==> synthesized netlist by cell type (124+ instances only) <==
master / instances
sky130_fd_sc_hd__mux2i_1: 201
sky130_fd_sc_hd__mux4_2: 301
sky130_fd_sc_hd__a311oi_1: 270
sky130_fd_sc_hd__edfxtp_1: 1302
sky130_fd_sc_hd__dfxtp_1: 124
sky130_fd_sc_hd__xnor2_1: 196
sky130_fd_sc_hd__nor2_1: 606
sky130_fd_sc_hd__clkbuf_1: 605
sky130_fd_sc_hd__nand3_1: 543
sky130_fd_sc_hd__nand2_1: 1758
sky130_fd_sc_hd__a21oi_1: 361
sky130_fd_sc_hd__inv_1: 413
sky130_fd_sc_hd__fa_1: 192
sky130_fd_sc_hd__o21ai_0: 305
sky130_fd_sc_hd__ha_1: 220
This is an optimization exercise on Yosys and OpenROAD, whose aim is small area, a short achievable clock period and few clock cycles per item, not a production implementation. Function was checked by simulation only, so behaviour that the tests miss may differ from the original. Power is estimated from default activity; no workload was simulated.

`design/flow/flow/run.sh`:
```
#!/bin/bash
set -euo pipefail
bash standard.sh SETUP_SLACK_MARGIN=10 TNS_END_PERCENT=10 finish > flow_make.log 2>&1
```
`design/flow/standard.sh`:
```
#!/bin/bash
# synth_recipe.tcl (not shown) runs the flow's synth.tcl, then flattens the netlist and writes it again
# the make line also repeats each setting of config.mk as NAME=value (left out here)
make -C /OpenROAD-flow-scripts/flow DESIGN_CONFIG=/design/flow/config.mk WORK_HOME=/design/flow/orfs CLKGATE_MAP_FILE= SYNTH_SCRIPT=/design/flow/synth_recipe.tcl "${@:-finish}"
```
`design/flow/config.mk`:
```
export PLATFORM = sky130hd
export DESIGN_NAME = rule_engine
export DESIGN_NICKNAME = rule_engine
export VERILOG_FILES = /design/flow/design.v
export SDC_FILE = /design/flow/constraint.sdc
export NUM_CORES = 4
export LEC_CHECK = 0
export ABC_CLOCK_PERIOD_IN_PS = 4000
export CAP_MARGIN = 20
export CORE_MARGIN = 2
export CORE_UTILIZATION = 32
export GPL_ROUTABILITY_DRIVEN = 1
export PLACE_DENSITY = 0.45
export SETUP_SLACK_MARGIN = 5
export SLEW_MARGIN = 20
```
`design/flow/constraint.sdc`:
```
create_clock -name core_clock -period 16.0 [get_ports {clk}]
set_input_delay 3.2000 -clock core_clock [delete_from_list [all_inputs] [get_ports {clk}]]
set_output_delay 3.2000 -clock core_clock [all_outputs]
set_load 0.01 [all_outputs]
```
════════════════════
Task directions – Copy the lines above that hold the word "instances".

Your solution –
==> synthesized netlist by cell type (124+ instances only) <==
master / instances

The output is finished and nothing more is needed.